#### Task item:
Please tally the lines in the data below that include the string "columns", and reply with only the total.

#### Data excerpts:
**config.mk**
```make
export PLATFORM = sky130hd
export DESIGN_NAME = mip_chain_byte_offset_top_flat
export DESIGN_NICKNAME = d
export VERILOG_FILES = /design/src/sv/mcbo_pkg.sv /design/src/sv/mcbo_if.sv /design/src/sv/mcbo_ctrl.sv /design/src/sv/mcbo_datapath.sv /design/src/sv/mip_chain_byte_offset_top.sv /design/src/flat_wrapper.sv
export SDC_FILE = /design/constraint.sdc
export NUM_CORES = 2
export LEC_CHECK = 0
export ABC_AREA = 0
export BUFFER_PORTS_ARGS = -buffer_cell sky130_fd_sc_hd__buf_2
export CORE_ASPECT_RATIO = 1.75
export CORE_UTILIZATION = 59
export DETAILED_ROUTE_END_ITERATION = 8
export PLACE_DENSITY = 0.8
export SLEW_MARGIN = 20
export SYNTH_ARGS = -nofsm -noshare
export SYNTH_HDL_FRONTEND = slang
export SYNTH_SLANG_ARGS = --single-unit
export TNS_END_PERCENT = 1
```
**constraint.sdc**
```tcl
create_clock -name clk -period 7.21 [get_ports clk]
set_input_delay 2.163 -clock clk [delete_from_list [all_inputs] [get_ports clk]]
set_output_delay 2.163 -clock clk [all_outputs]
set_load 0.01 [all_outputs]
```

* * *

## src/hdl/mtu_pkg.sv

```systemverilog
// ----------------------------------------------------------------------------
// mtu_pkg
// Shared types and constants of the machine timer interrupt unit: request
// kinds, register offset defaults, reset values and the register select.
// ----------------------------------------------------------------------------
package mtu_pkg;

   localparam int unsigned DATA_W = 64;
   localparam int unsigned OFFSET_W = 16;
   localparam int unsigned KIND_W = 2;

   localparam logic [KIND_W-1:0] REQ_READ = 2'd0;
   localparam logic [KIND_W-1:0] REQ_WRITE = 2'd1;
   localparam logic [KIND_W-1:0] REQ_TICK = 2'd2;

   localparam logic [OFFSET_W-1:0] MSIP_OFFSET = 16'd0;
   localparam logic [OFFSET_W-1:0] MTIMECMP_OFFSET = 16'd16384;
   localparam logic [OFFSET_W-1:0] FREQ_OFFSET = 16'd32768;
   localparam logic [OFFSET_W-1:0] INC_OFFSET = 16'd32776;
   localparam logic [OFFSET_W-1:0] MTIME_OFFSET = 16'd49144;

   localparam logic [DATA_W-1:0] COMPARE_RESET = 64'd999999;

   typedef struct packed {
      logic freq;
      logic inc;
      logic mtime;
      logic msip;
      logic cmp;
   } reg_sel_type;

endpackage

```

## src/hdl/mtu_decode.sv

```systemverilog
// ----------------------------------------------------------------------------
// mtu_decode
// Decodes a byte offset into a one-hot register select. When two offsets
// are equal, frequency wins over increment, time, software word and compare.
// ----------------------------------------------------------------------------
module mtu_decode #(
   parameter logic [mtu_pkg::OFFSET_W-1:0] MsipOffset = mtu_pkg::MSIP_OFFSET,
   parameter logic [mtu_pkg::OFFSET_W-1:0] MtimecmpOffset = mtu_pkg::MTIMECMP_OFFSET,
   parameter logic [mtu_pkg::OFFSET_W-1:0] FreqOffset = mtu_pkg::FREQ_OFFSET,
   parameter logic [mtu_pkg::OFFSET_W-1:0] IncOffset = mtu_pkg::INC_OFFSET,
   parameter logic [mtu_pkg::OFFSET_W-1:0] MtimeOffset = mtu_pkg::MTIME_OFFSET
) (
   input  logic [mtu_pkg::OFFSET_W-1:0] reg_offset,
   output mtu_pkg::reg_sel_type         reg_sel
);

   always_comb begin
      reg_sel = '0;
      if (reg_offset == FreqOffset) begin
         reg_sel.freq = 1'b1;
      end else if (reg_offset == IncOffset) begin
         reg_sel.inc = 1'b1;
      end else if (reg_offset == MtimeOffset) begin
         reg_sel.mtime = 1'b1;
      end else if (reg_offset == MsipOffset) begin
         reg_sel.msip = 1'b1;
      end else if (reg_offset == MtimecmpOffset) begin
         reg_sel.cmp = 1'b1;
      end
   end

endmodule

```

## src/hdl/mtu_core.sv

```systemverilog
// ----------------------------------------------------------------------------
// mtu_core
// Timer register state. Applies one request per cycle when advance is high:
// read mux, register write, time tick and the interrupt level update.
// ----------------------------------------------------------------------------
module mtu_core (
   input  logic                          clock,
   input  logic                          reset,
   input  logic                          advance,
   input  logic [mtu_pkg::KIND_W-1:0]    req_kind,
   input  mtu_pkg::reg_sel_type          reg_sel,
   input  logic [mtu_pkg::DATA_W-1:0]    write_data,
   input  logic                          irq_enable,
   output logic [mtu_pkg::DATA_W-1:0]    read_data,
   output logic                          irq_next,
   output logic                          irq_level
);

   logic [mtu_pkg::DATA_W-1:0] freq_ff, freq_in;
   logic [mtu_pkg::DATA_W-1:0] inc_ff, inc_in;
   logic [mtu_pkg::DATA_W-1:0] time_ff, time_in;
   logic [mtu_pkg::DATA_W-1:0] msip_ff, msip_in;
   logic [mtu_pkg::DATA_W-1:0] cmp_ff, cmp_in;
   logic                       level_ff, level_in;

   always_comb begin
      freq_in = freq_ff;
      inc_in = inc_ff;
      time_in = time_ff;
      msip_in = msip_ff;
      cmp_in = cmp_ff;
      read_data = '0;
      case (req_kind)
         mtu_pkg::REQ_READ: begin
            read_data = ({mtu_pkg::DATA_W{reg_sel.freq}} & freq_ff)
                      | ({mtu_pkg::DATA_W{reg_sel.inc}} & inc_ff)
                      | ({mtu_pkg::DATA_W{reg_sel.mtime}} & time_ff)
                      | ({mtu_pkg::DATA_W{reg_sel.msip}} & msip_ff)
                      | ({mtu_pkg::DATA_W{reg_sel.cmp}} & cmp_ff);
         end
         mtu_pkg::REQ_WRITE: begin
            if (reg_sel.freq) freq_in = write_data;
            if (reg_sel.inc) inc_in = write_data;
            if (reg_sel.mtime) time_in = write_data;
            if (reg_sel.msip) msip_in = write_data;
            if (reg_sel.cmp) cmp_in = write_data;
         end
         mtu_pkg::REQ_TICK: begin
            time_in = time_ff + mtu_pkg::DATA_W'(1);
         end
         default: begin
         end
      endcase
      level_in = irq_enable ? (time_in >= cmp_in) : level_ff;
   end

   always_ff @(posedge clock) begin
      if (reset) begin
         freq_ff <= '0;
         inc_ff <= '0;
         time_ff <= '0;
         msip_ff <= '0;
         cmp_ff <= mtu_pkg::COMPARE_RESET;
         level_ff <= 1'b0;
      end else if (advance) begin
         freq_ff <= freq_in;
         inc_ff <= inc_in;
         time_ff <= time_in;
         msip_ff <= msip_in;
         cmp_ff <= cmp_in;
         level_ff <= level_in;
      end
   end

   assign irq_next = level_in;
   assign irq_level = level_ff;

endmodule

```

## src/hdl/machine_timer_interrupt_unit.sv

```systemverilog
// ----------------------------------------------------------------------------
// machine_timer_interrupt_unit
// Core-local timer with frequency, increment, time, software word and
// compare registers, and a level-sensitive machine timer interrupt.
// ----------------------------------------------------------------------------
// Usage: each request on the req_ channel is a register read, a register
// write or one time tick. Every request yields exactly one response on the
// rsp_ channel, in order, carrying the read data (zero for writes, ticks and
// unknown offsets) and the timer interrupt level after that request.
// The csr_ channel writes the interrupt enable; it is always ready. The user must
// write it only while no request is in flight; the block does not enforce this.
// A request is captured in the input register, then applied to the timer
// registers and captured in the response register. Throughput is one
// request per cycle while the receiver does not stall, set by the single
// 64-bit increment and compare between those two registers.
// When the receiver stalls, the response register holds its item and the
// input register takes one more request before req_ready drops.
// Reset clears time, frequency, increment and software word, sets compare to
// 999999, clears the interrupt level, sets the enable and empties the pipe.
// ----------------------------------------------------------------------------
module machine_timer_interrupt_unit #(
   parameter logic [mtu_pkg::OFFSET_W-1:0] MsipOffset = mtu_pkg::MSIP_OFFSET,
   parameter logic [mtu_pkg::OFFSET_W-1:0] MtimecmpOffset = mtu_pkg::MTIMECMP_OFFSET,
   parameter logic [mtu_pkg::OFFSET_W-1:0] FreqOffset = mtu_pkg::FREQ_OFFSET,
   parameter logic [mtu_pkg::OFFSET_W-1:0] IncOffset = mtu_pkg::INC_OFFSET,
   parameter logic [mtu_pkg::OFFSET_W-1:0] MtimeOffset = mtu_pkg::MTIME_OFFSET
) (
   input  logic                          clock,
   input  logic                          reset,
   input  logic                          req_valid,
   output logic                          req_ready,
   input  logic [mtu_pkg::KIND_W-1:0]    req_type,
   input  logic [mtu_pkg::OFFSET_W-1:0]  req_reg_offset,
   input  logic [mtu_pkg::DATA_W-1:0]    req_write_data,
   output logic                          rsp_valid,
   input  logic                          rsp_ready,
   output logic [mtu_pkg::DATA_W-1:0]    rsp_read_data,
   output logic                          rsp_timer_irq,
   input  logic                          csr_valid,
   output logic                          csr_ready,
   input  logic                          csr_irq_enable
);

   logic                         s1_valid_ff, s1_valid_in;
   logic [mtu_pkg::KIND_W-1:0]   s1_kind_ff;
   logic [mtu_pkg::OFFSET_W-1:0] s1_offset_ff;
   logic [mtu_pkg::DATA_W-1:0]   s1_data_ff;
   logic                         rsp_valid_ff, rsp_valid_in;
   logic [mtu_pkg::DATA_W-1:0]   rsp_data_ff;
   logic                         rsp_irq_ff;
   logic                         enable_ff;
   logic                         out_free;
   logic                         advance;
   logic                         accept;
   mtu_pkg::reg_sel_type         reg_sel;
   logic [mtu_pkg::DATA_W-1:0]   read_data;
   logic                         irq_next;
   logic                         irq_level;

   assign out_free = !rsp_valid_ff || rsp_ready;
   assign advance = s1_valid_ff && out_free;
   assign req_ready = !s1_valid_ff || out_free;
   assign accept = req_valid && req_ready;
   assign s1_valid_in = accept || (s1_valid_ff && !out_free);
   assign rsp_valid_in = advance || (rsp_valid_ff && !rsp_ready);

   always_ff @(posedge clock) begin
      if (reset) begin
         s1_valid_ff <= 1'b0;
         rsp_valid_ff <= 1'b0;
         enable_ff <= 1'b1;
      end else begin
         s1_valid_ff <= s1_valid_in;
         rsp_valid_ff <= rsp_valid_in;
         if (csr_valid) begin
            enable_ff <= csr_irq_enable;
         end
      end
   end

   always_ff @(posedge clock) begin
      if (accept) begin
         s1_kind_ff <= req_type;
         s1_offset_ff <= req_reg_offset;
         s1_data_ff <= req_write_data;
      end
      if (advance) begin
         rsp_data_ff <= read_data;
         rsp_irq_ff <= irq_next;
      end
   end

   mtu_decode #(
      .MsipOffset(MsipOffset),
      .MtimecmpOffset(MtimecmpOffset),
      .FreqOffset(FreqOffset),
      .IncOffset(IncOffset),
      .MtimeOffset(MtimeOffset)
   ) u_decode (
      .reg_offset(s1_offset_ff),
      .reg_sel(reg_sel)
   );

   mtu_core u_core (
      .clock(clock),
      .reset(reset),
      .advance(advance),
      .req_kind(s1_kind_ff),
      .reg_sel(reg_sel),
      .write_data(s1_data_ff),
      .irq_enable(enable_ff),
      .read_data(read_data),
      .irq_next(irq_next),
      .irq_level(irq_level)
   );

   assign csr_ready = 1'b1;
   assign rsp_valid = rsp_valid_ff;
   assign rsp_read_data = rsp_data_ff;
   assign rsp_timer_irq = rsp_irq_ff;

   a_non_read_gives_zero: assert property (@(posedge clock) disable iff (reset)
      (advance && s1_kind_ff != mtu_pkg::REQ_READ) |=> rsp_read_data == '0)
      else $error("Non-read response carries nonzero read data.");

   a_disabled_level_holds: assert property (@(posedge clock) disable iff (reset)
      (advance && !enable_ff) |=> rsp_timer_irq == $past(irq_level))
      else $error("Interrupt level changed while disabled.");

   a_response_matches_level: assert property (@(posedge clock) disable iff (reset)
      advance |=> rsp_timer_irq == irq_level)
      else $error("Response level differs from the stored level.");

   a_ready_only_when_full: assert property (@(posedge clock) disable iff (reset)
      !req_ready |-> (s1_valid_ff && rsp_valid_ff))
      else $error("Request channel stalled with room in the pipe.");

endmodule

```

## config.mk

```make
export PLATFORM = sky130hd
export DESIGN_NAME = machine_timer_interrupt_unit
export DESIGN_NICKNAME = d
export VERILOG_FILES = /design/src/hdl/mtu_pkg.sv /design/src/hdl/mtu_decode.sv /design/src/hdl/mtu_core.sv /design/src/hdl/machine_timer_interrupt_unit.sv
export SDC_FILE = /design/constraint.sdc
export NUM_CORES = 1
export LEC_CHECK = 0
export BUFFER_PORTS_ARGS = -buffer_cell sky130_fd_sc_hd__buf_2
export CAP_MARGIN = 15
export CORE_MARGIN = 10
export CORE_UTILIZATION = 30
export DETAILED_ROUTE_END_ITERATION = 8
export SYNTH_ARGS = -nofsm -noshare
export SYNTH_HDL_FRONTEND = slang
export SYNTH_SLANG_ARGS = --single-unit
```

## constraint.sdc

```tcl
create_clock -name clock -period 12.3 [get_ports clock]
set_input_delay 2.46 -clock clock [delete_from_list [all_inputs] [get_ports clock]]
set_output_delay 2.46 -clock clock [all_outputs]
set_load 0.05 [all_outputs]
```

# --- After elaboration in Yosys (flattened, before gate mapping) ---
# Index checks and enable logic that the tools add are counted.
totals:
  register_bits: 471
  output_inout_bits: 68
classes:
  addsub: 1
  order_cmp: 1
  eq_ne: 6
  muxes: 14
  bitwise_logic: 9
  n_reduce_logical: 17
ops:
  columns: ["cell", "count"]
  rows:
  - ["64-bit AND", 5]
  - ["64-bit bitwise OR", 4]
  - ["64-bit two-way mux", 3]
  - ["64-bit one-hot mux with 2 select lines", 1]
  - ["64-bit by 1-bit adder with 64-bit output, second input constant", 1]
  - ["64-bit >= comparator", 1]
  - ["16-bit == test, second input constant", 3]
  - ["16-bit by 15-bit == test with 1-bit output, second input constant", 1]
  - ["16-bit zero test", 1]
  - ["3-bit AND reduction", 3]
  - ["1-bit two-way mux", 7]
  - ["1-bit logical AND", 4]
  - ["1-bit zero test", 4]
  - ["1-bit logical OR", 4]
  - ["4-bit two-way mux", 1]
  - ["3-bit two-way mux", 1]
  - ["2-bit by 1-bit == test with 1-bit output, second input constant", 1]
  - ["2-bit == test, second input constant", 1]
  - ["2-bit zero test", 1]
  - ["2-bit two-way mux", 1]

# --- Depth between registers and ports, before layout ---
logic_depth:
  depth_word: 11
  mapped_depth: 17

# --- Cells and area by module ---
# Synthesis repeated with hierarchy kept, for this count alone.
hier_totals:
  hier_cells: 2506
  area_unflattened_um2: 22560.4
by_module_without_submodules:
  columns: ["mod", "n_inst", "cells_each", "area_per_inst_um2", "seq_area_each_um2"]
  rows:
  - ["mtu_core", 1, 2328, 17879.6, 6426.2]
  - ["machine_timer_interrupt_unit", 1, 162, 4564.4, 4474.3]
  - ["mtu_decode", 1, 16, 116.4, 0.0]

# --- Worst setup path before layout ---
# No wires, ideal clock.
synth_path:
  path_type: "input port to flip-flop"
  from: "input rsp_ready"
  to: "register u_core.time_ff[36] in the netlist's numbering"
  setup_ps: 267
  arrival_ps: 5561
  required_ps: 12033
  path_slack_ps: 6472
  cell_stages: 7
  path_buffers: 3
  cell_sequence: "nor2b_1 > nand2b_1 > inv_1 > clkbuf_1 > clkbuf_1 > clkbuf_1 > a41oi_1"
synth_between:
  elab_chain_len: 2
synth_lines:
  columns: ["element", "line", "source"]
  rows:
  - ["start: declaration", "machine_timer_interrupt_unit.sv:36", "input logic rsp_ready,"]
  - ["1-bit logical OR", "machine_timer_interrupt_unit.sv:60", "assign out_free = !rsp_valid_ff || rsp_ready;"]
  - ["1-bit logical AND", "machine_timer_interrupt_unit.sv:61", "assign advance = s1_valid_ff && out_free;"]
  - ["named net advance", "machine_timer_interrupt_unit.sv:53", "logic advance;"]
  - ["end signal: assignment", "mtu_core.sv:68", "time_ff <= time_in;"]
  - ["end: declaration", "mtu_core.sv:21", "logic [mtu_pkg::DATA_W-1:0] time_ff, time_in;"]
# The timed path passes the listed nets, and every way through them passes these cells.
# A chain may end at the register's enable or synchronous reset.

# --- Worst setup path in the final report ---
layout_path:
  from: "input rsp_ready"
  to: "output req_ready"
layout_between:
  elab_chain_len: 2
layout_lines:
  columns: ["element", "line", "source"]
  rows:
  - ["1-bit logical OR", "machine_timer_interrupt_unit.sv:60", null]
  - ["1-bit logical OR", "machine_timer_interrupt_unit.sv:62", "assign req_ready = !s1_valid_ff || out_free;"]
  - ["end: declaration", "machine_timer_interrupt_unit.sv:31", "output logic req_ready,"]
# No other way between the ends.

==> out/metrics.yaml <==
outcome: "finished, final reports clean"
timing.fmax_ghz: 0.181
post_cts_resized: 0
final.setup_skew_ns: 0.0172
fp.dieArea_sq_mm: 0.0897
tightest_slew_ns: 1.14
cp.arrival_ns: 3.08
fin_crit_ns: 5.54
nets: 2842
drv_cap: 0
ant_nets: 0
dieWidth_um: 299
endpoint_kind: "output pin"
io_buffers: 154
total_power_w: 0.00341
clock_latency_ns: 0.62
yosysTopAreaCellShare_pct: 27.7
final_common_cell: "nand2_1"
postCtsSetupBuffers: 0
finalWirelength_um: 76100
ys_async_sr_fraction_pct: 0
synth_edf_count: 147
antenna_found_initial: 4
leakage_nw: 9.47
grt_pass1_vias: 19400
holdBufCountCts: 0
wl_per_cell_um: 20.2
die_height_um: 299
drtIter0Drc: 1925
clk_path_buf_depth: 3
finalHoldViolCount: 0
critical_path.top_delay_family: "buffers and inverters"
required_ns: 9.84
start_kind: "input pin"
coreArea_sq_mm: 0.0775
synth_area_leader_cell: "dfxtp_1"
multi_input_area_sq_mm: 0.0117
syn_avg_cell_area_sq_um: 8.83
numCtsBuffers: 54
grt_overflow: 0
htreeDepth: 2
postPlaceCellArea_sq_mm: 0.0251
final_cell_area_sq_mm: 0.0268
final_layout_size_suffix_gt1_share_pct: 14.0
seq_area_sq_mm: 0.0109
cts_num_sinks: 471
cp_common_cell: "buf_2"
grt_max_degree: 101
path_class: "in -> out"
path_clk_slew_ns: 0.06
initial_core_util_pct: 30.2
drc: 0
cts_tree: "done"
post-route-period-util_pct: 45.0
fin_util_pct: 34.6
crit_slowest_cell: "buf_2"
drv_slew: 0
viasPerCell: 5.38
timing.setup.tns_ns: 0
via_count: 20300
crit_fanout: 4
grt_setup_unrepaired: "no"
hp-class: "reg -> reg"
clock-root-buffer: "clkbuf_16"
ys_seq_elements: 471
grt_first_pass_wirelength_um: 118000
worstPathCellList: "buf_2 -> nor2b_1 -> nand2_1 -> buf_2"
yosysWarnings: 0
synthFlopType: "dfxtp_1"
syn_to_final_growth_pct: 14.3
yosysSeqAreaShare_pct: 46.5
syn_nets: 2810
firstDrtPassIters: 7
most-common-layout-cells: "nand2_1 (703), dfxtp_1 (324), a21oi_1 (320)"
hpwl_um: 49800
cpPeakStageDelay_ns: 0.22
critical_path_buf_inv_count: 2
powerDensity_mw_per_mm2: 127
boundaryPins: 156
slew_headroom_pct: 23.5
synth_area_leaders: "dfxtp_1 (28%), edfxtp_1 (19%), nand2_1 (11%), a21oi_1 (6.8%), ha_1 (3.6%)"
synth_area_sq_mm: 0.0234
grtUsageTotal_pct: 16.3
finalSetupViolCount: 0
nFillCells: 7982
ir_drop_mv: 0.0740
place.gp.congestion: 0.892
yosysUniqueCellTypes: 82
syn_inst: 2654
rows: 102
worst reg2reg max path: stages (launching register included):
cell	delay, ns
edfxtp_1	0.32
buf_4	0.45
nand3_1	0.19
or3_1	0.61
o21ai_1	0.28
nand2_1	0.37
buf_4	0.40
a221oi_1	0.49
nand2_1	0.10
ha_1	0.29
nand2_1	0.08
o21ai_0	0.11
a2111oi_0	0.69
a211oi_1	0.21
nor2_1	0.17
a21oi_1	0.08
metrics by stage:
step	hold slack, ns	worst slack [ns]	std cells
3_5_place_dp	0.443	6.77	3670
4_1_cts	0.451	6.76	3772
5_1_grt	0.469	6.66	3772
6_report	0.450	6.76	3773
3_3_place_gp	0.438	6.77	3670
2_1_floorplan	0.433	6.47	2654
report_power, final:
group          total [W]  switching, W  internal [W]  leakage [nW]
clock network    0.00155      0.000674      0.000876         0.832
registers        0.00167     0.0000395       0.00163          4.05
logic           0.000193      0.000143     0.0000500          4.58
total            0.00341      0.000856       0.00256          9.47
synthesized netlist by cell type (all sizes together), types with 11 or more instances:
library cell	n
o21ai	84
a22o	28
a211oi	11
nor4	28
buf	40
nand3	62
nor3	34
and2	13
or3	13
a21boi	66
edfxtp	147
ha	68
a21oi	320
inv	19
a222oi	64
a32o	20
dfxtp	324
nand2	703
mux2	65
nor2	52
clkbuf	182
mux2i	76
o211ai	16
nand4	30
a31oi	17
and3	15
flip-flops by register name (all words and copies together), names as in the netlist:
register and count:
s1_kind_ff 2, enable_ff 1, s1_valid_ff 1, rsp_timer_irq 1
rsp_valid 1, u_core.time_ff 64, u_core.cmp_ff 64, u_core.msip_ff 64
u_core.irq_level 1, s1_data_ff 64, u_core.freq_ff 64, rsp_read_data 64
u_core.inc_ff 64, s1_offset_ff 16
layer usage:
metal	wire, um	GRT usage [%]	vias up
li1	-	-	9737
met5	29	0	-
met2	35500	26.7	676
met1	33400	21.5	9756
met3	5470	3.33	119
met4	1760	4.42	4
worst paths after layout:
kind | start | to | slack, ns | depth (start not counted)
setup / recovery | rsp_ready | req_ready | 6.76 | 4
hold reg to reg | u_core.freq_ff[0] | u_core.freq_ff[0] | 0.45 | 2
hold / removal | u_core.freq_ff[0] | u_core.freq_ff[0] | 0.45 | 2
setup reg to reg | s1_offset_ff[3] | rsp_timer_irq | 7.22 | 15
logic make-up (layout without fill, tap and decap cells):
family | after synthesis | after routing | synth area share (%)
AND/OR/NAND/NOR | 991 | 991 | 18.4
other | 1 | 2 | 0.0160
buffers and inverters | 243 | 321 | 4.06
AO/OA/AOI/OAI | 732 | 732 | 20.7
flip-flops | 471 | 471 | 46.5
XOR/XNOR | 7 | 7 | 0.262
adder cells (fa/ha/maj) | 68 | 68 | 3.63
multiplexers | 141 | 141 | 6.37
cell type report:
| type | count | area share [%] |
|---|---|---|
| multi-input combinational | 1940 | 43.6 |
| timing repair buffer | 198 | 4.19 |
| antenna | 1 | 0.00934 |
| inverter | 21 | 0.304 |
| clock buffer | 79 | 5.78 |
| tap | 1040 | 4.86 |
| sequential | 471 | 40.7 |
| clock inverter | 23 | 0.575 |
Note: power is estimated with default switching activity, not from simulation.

#### Written response:
4